* _Assignment_
Extract all lines that hold "slack" from the records below.

* _Source material_
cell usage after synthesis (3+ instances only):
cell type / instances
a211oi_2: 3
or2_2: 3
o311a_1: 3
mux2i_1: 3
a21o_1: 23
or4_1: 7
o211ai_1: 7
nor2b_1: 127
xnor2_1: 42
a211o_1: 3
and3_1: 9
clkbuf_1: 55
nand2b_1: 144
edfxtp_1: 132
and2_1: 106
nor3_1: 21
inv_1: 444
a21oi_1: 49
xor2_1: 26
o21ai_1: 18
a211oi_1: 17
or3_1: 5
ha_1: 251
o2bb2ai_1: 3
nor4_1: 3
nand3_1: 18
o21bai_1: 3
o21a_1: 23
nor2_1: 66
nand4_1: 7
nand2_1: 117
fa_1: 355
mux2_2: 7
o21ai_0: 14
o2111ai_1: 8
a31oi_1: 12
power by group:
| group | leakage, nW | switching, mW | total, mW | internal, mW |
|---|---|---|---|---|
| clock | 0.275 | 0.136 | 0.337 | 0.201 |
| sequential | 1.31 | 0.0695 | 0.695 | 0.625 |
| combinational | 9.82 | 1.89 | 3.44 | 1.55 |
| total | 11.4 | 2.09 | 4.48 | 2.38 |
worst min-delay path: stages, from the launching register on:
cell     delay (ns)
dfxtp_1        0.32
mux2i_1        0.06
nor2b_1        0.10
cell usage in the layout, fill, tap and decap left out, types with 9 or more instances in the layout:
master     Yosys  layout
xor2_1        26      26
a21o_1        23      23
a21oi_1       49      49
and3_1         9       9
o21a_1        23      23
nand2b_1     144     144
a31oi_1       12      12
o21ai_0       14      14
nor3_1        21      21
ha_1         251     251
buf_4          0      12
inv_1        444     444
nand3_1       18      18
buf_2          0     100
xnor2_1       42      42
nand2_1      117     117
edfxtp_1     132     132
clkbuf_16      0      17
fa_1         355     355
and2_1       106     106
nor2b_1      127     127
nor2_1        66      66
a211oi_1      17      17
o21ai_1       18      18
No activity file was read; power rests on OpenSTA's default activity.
[src/rtl/tfq_pkg.sv]
// Shared types, widths, level codes and configuration indexes for the
// three-level feedback queue scheduler. No dependencies.
`timescale 1ns / 1ps
`default_nettype none

package tfq_pkg;

    // Ring geometry. Pointers and counts are derived from the ring depth.
    localparam int QUEUE_DEPTH = 16;
    localparam int PTR_W       = (QUEUE_DEPTH > 1) ? $clog2(QUEUE_DEPTH) : 1;
    localparam int CNT_W       = $clog2(QUEUE_DEPTH + 1);

    // Field widths.
    localparam int TASK_W     = 4;
    localparam int LEVEL_W    = 2;
    localparam int SLICE_W    = 8;
    localparam int NUM_LEVELS = 3;
    localparam int CFG_IDX_W  = 2;

    typedef logic [LEVEL_W-1:0] t_level;

    localparam t_level LVL_TOP  = 2'd0;
    localparam t_level LVL_MID  = 2'd1;
    localparam t_level LVL_BOT  = 2'd2;
    localparam t_level LVL_IDLE = 2'd3;

    typedef enum logic {
        ACT_ADMIT   = 1'b0,
        ACT_RESCHED = 1'b1
    } t_action;

    localparam logic [CFG_IDX_W-1:0] CFG_TOP_SLICE = 2'd0;
    localparam logic [CFG_IDX_W-1:0] CFG_MID_SLICE = 2'd1;
    localparam logic [CFG_IDX_W-1:0] CFG_BOT_SLICE = 2'd2;

    localparam logic [SLICE_W-1:0] TOP_SLICE_RST = 8'd1;
    localparam logic [SLICE_W-1:0] MID_SLICE_RST = 8'd2;
    localparam logic [SLICE_W-1:0] BOT_SLICE_RST = 8'd4;

    // Commands from the controller to the datapath.
    typedef struct packed {
        logic capture;
        logic update;
        logic load_out;
    } t_cmd;

    // Status from the datapath to the controller.
    typedef struct packed {
        logic out_free;
    } t_status;

endpackage

`default_nettype wire

[src/rtl/three_level_feedback_queue_scheduler.sv]
// An item passes the update, fetch and output states before its result
// is loaded, and no new item is taken meanwhile: the ring RAMs' registered
// read port must return the heads before and after each update.
// A stalled output holds the controller in its output state until taken.
// Reset (synchronous, active low) empties all queues, selects the idle task
// and restores the slices to 1, 2 and 4 ticks; the ring RAMs are not cleared.
`timescale 1ns / 1ps
`default_nettype none

module three_level_feedback_queue_scheduler import tfq_pkg::*; (
    input  wire logic                 i_clk,
    input  wire logic                 i_rst_n,
    // Input item channel.
    input  wire logic                 i_in_valid,
    output logic                      o_in_ready,
    input  wire logic                 i_action,
    input  wire logic [TASK_W-1:0]    i_task_id,
    input  wire logic                 i_still_ready,
    // Configuration write port.
    input  wire logic                 i_cfg_we,
    input  wire logic [CFG_IDX_W-1:0] i_cfg_index,
    input  wire logic [SLICE_W-1:0]   i_cfg_data,
    // Result item channel.
    output logic                      o_out_valid,
    input  wire logic                 i_out_ready,
    output logic      [TASK_W-1:0]    o_running_task,
    output logic      [LEVEL_W-1:0]   o_running_level,
    output logic      [SLICE_W-1:0]   o_granted_slice,
    output logic                      o_idle_selected,
    output logic                      o_admit_dropped
);

    // The controller steps each item through four phases. In the wait phase
    // it accepts an item and latches it. In the update phase the datapath
    // uses the head of the running level, already read from its ring, to
    // remove that task, demote it if it is still ready and pick the highest
    // non-empty level, or appends an admitted task to the top ring.
    // The fetch phase lets the rings read their new heads, and the output
    // phase loads the result register once it is free. The output register
    // parts the two channels, so one waiting result does not stall the input;
    // the next item is then processed and held in the output phase until the
    // waiting result has been taken.
    t_cmd    cmd;
    t_status status;

    tfq_ctrl u_ctrl (
        .i_clk      (i_clk),
        .i_rst_n    (i_rst_n),
        .i_in_valid (i_in_valid),
        .o_in_ready (o_in_ready),
        .i_status   (status),
        .o_cmd      (cmd)
    );

    tfq_dp u_dp (
        .i_clk           (i_clk),
        .i_rst_n         (i_rst_n),
        .i_cmd           (cmd),
        .o_status        (status),
        .i_action        (i_action),
        .i_task_id       (i_task_id),
        .i_still_ready   (i_still_ready),
        .i_cfg_we        (i_cfg_we),
        .i_cfg_index     (i_cfg_index),
        .i_cfg_data      (i_cfg_data),
        .o_out_valid     (o_out_valid),
        .i_out_ready     (i_out_ready),
        .o_running_task  (o_running_task),
        .o_running_level (o_running_level),
        .o_granted_slice (o_granted_slice),
        .o_idle_selected (o_idle_selected),
        .o_admit_dropped (o_admit_dropped)
    );

    // An accepted item keeps the input closed while it is being processed.
    assert property (@(posedge i_clk) disable iff (!i_rst_n)
        (i_in_valid && o_in_ready) |=> !o_in_ready)
        else $error("input reopened directly after an accepted item");

    // While a result is valid, the idle flag and the idle level code agree.
    assert property (@(posedge i_clk) disable iff (!i_rst_n)
        o_out_valid |-> (o_idle_selected == (o_running_level == LVL_IDLE)))
        else $error("idle flag disagrees with the reported level");

    // The idle task carries no task number and no slice.
    assert property (@(posedge i_clk) disable iff (!i_rst_n)
        (o_out_valid && o_idle_selected)
            |-> (o_granted_slice == '0) && (o_running_task == '0))
        else $error("idle result carries a task or a slice");

endmodule

`default_nettype wire

[src/rtl/tfq_ram.sv]
// Generic single-write, single-read RAM with a registered read port.
// No dependencies.
`timescale 1ns / 1ps
`default_nettype none

module tfq_ram #(
    parameter int WIDTH = 4,
    parameter int DEPTH = 16
) (
    input  wire logic                                      i_clk,
    input  wire logic                                      i_we,
    input  wire logic [((DEPTH > 1) ? $clog2(DEPTH) : 1)-1:0] i_waddr,
    input  wire logic [WIDTH-1:0]                          i_wdata,
    input  wire logic [((DEPTH > 1) ? $clog2(DEPTH) : 1)-1:0] i_raddr,
    output logic      [WIDTH-1:0]                          o_rdata
);

    logic [WIDTH-1:0] r_mem [DEPTH];

    // Read returns the old contents when the same address is written.
    always_ff @(posedge i_clk) begin
        if (i_we) begin
            r_mem[i_waddr] <= i_wdata;
        end
        o_rdata <= r_mem[i_raddr];
    end

endmodule

`default_nettype wire

[src/rtl/tfq_ctrl.sv]
// Sequencing state machine of the scheduler: accept, update, fetch, output.
// Depends on tfq_pkg.
`timescale 1ns / 1ps
`default_nettype none

module tfq_ctrl import tfq_pkg::*; (
    input  wire logic    i_clk,
    input  wire logic    i_rst_n,
    input  wire logic    i_in_valid,
    output logic         o_in_ready,
    input  wire t_status i_status,
    output t_cmd         o_cmd
);

    typedef enum logic [3:0] {
        S_WAIT   = 4'b0001,
        S_UPDATE = 4'b0010,
        S_FETCH  = 4'b0100,
        S_OUT    = 4'b1000
    } t_state;

    t_state r_state;
    t_state n_state;

    always_comb begin
        n_state         = r_state;
        o_in_ready      = 1'b0;
        o_cmd.capture   = 1'b0;
        o_cmd.update    = 1'b0;
        o_cmd.load_out  = 1'b0;
        case (r_state)
            S_WAIT: begin
                o_in_ready    = 1'b1;
                o_cmd.capture = i_in_valid;
                if (i_in_valid) begin
                    n_state = S_UPDATE;
                end
            end
            S_UPDATE: begin
                o_cmd.update = 1'b1;
                n_state      = S_FETCH;
            end
            S_FETCH: begin
                n_state = S_OUT;
            end
            S_OUT: begin
                // Hold here until the output register can take the result.
                if (i_status.out_free) begin
                    o_cmd.load_out = 1'b1;
                    n_state        = S_WAIT;
                end
            end
            default: begin
                n_state = S_WAIT;
            end
        endcase
    end

    always_ff @(posedge i_clk) begin
        if (!i_rst_n) begin
            r_state <= S_WAIT;
        end else begin
            r_state <= n_state;
        end
    end

endmodule

`default_nettype wire

[src/rtl/tfq_dp.sv]
// Datapath of the scheduler: ring RAMs, head/tail/count registers, level
// selection, slice registers and the output register. Depends on tfq_pkg
// and tfq_ram.
`timescale 1ns / 1ps
`default_nettype none

module tfq_dp import tfq_pkg::*; (
    input  wire logic                 i_clk,
    input  wire logic                 i_rst_n,
    input  wire t_cmd                 i_cmd,
    output t_status                   o_status,
    input  wire logic                 i_action,
    input  wire logic [TASK_W-1:0]    i_task_id,
    input  wire logic                 i_still_ready,
    input  wire logic                 i_cfg_we,
    input  wire logic [CFG_IDX_W-1:0] i_cfg_index,
    input  wire logic [SLICE_W-1:0]   i_cfg_data,
    output logic                      o_out_valid,
    input  wire logic                 i_out_ready,
    output logic      [TASK_W-1:0]    o_running_task,
    output logic      [LEVEL_W-1:0]   o_running_level,
    output logic      [SLICE_W-1:0]   o_granted_slice,
    output logic                      o_idle_selected,
    output logic                      o_admit_dropped
);

    // Latched input item.
    t_action           r_action;
    logic [TASK_W-1:0] r_task;
    logic              r_still_ready;

    // Ring bookkeeping and scheduler state.
    logic [PTR_W-1:0]   r_head  [NUM_LEVELS];
    logic [PTR_W-1:0]   r_tail  [NUM_LEVELS];
    logic [CNT_W-1:0]   r_count [NUM_LEVELS];
    logic [PTR_W-1:0]   n_head  [NUM_LEVELS];
    logic [PTR_W-1:0]   n_tail  [NUM_LEVELS];
    logic [CNT_W-1:0]   n_count [NUM_LEVELS];
    t_level             r_cur_level;
    t_level             n_cur_level;
    logic               r_dropped;
    logic               n_dropped;
    logic [SLICE_W-1:0] r_slice [NUM_LEVELS];

    // RAM ports.
    logic              ram_we    [NUM_LEVELS];
    logic [TASK_W-1:0] ram_rdata [NUM_LEVELS];
    logic [TASK_W-1:0] ram_wdata;

    // Working signals.
    logic [TASK_W-1:0]  was_task;
    logic [CNT_W-1:0]   cur_count;
    logic               popping;
    t_level             dest_level;
    logic               pop_k;
    logic               push_req_k;
    logic               push_k;
    logic [CNT_W-1:0]   mid_count;
    logic [TASK_W-1:0]  sel_task;
    logic [SLICE_W-1:0] sel_slice;
    logic               sel_valid;

    function automatic logic [PTR_W-1:0] next_ptr(input logic [PTR_W-1:0] ptr);
        logic [PTR_W-1:0] nxt;
        if (ptr == PTR_W'(QUEUE_DEPTH - 1)) begin
            nxt = '0;
        end else begin
            nxt = ptr + PTR_W'(1);
        end
        return nxt;
    endfunction

    for (genvar g = 0; g < NUM_LEVELS; g++) begin : g_ring
        tfq_ram #(
            .WIDTH (TASK_W),
            .DEPTH (QUEUE_DEPTH)
        ) u_ring (
            .i_clk   (i_clk),
            .i_we    (ram_we[g]),
            .i_waddr (r_tail[g]),
            .i_wdata (ram_wdata),
            .i_raddr (r_head[g]),
            .o_rdata (ram_rdata[g])
        );
    end

    // Head task, count and slice of the current level.
    always_comb begin
        case (r_cur_level)
            LVL_TOP: begin
                was_task  = ram_rdata[0];
                cur_count = r_count[0];
                sel_slice = r_slice[0];
            end
            LVL_MID: begin
                was_task  = ram_rdata[1];
                cur_count = r_count[1];
                sel_slice = r_slice[1];
            end
            LVL_BOT: begin
                was_task  = ram_rdata[2];
                cur_count = r_count[2];
                sel_slice = r_slice[2];
            end
            default: begin
                was_task  = '0;
                cur_count = '0;
                sel_slice = '0;
            end
        endcase
        sel_valid = (r_cur_level != LVL_IDLE) && (cur_count != '0);
        sel_task  = was_task;
    end

    // Next state of the rings for the latched item.
    always_comb begin
        popping    = (r_action == ACT_RESCHED) && (r_cur_level != LVL_IDLE)
                     && (cur_count != '0);
        dest_level = (r_cur_level == LVL_BOT) ? LVL_BOT : r_cur_level + t_level'(1);
        ram_wdata  = (r_action == ACT_ADMIT) ? r_task : was_task;
        n_dropped  = (r_action == ACT_ADMIT)
                     && !(r_count[0] < CNT_W'(QUEUE_DEPTH));
        pop_k      = 1'b0;
        push_req_k = 1'b0;
        push_k     = 1'b0;
        mid_count  = '0;
        for (int k = 0; k < NUM_LEVELS; k++) begin
            pop_k = popping && (r_cur_level == LEVEL_W'(k));
            if (r_action == ACT_ADMIT) begin
                push_req_k = (k == 0);
            end else begin
                push_req_k = popping && r_still_ready && (dest_level == LEVEL_W'(k));
            end
            mid_count  = r_count[k] - CNT_W'(pop_k);
            push_k     = push_req_k && (mid_count < CNT_W'(QUEUE_DEPTH));
            n_count[k] = mid_count + CNT_W'(push_k);
            n_head[k]  = pop_k ? next_ptr(r_head[k]) : r_head[k];
            n_tail[k]  = push_k ? next_ptr(r_tail[k]) : r_tail[k];
            ram_we[k]  = i_cmd.update && push_k;
        end
        if (r_action == ACT_ADMIT) begin
            n_cur_level = r_cur_level;
        end else if (n_count[0] != '0) begin
            n_cur_level = LVL_TOP;
        end else if (n_count[1] != '0) begin
            n_cur_level = LVL_MID;
        end else if (n_count[2] != '0) begin
            n_cur_level = LVL_BOT;
        end else begin
            n_cur_level = LVL_IDLE;
        end
    end

    assign o_status.out_free = !o_out_valid || i_out_ready;

    always_ff @(posedge i_clk) begin
        if (!i_rst_n) begin
            for (int k = 0; k < NUM_LEVELS; k++) begin
                r_head[k]  <= '0;
                r_tail[k]  <= '0;
                r_count[k] <= '0;
            end
            r_cur_level <= LVL_IDLE;
            r_slice[0]  <= TOP_SLICE_RST;
            r_slice[1]  <= MID_SLICE_RST;
            r_slice[2]  <= BOT_SLICE_RST;
            o_out_valid <= 1'b0;
        end else begin
            if (i_cmd.update) begin
                for (int k = 0; k < NUM_LEVELS; k++) begin
                    r_head[k]  <= n_head[k];
                    r_tail[k]  <= n_tail[k];
                    r_count[k] <= n_count[k];
                end
                r_cur_level <= n_cur_level;
            end
            if (i_cfg_we) begin
                case (i_cfg_index)
                    CFG_TOP_SLICE: r_slice[0] <= i_cfg_data;
                    CFG_MID_SLICE: r_slice[1] <= i_cfg_data;
                    CFG_BOT_SLICE: r_slice[2] <= i_cfg_data;
                    default: begin
                    end
                endcase
            end
            if (i_cmd.load_out) begin
                o_out_valid <= 1'b1;
            end else if (i_out_ready) begin
                o_out_valid <= 1'b0;
            end
        end
    end

    // Payload registers carry no reset.
    always_ff @(posedge i_clk) begin
        if (i_cmd.capture) begin
            r_action      <= t_action'(i_action);
            r_task        <= i_task_id;
            r_still_ready <= i_still_ready;
        end
        if (i_cmd.update) begin
            r_dropped <= n_dropped;
        end
        if (i_cmd.load_out) begin
            o_admit_dropped <= r_dropped;
            if (sel_valid) begin
                o_running_task  <= sel_task;
                o_running_level <= r_cur_level;
                o_granted_slice <= sel_slice;
                o_idle_selected <= 1'b0;
            end else begin
                o_running_task  <= '0;
                o_running_level <= LVL_IDLE;
                o_granted_slice <= '0;
                o_idle_selected <= 1'b1;
            end
        end
    end

endmodule

`default_nettype wire

[config.mk]
export PLATFORM = sky130hd
export DESIGN_NAME = three_level_feedback_queue_scheduler
export DESIGN_NICKNAME = d
export VERILOG_FILES = /design/src/rtl/tfq_pkg.sv /design/src/rtl/three_level_feedback_queue_scheduler.sv /design/src/rtl/tfq_ram.sv /design/src/rtl/tfq_ctrl.sv /design/src/rtl/tfq_dp.sv
export SDC_FILE = /design/constraint.sdc
export NUM_CORES = 1
export LEC_CHECK = 0
export BUFFER_PORTS_ARGS = -buffer_cell sky130_fd_sc_hd__buf_2
export CAP_MARGIN = 15
export CORE_MARGIN = 2
export CORE_UTILIZATION = 53
export DETAILED_ROUTE_END_ITERATION = 8
export PLACE_DENSITY = 0.72
export SLEW_MARGIN = 10
export SYNTH_ARGS = -nofsm -noshare
export SYNTH_HDL_FRONTEND = slang
export SYNTH_SLANG_ARGS = --single-unit
export TNS_END_PERCENT = 20
[constraint.sdc]
create_clock -name i_clk -period 3.45 [get_ports i_clk]
set_input_delay 0.69 -clock i_clk [delete_from_list [all_inputs] [get_ports i_clk]]
set_output_delay 0.69 -clock i_clk [all_outputs]
set_load 0.005 [all_outputs]
[Yosys cells after proc, flatten, opt, wreduce, memory -nomap -nowiden]
Memory sizes are Yosys's and may differ from the RTL's. A register that Yosys moved wholly into a read port is not among the register bits.
Index checks and enable logic that the tools add are counted.
Widths: inputs -> output; s select.
Cells by class
  add/subtract/negate cells: 13
  order comparisons: 4
  equal/unequal tests: 19
  multiplexer cells: 68
  bitwise logic cells: 13
  reductions and logical operators: 30
Operators with widths (count)
  $mux 4: 21
  $mux 1: 34
  $eq 4x4->1 const B: 7
  $add 4x1->4 const B: 6
  $mux 8: 3
  $pmux 8 s3: 1
  $lt 5x5->1 const B: 4
  $reduce_bool 5->1: 4
  $logic_and 1x1->1: 17
  $pmux 4 s4: 1
  $add 5x1->5: 3
  $mux 5: 3
  $pmux 5 s3: 1
  $sub 5x1->5: 3
  $or 1x1->1: 12
  $pmux 4 s3: 1
  $eq 2x1->1 const B: 3
  $eq 2x2->1 const B: 3
  $logic_not 2->1: 3
  $mux 2: 3
  $ne 2x2->1 const B: 3
  $eq 4x1->1 const B: 1
  $eq 4x2->1 const B: 1
  $eq 4x3->1 const B: 1
  other kinds (6): 8
Storage, ports and cells
  register bits: 30
  memory bits (writable): 255
  input bits: 21
  output and inout bits: 18
  logic and storage cells: 166
  memories: 7
Memory list
  u_dp.g_ring[0].u_ring.r_mem: depth 16, bits a word 4, read ports 1, clocked after memory_dff 1, wr ports 1, line tfq_ram.sv:18  | logic [WIDTH-1:0] r_mem [DEPTH];
  u_dp.g_ring[1].u_ring.r_mem: depth 16, bits a word 4, read ports 1, clocked after memory_dff 1, wr ports 1, line tfq_ram.sv:18
  u_dp.g_ring[2].u_ring.r_mem: depth 16, bits a word 4, read ports 1, clocked after memory_dff 1, wr ports 1, line tfq_ram.sv:18
  u_dp.r_slice: depth 3, bits a word 8, read ports 3, clocked after memory_dff 0, wr ports 3, line tfq_dp.sv:43  | logic [SLICE_W-1:0] r_slice [NUM_LEVELS];
  u_dp.r_count: depth 3, bits a word 5, read ports 3, clocked after memory_dff 0, wr ports 3, line tfq_dp.sv:35  | logic [CNT_W-1:0] r_count [NUM_LEVELS];
  u_dp.r_head: depth 3, bits a word 4, read ports 3, clocked after memory_dff 0, wr ports 3, line tfq_dp.sv:33  | logic [PTR_W-1:0] r_head [NUM_LEVELS];
  +1 memories

[Depth between registers and ports, before layout]
Gate-level depths: netlist (run 1).
  depth in word-level cells: 13
  depth in mapped cells: 19
  gate-level depth less buffers: 19

[By module]
Synthesis (run 1) repeated with hierarchy kept, for this count alone.
Unflattened totals
  cell total of the unflattened synthesis: 792
  area, all modules: 12803.5 um^2
Modules (own cells, without submodules)
  tfq_ram: times used 3, cells an instance 130, area an instance 2666.3 um^2, seq. area each 2001.9 um^2
  tfq_dp: times used 1, cells an instance 380, area an instance 4570.6 um^2, seq. area each 2642.5 um^2
  tfq_ctrl: times used 1, cells an instance 22, area an instance 234.0 um^2, seq. area each 80.1 um^2

[Least setup slack after synthesis (run 1)]
OpenSTA, ideal clock, no wires.
  path kind: flip-flop to flip-flop
  from: memory u_dp.r_count[0][2] (netlist bit)
  to: register u_dp.r_cur_level[0]
  library setup time: 0.079 ns
  arrival: 3.557 ns
  required time: 3.371 ns
  path slack: -0.186 ns
  cell stages (with the launch flop): 18
  path buffers: 0
  clock period less this slack: 3.636 ns
  path through: edfxtp_1 > or4_4 > o21ai_4 > a31oi_4 > and2_1 > ha_1 > ha_1 > nand2_1 > xor2_1 > nand4_1 > inv_1 > ha_1 > ha_1 > nand3b_1 > o21ai_0 > xnor2_1 > o311a_1 > o211ai_1
RTL lines
  start: declaration: line tfq_dp.sv:35
  end signal: assignment: line tfq_dp.sv:175  | r_cur_level <= n_cur_level;
  end: declaration: line tfq_dp.sv:39  | t_level r_cur_level;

* _Expected answer_
[Least setup slack after synthesis (run 1)]
  path slack: -0.186 ns
  clock period less this slack: 3.636 ns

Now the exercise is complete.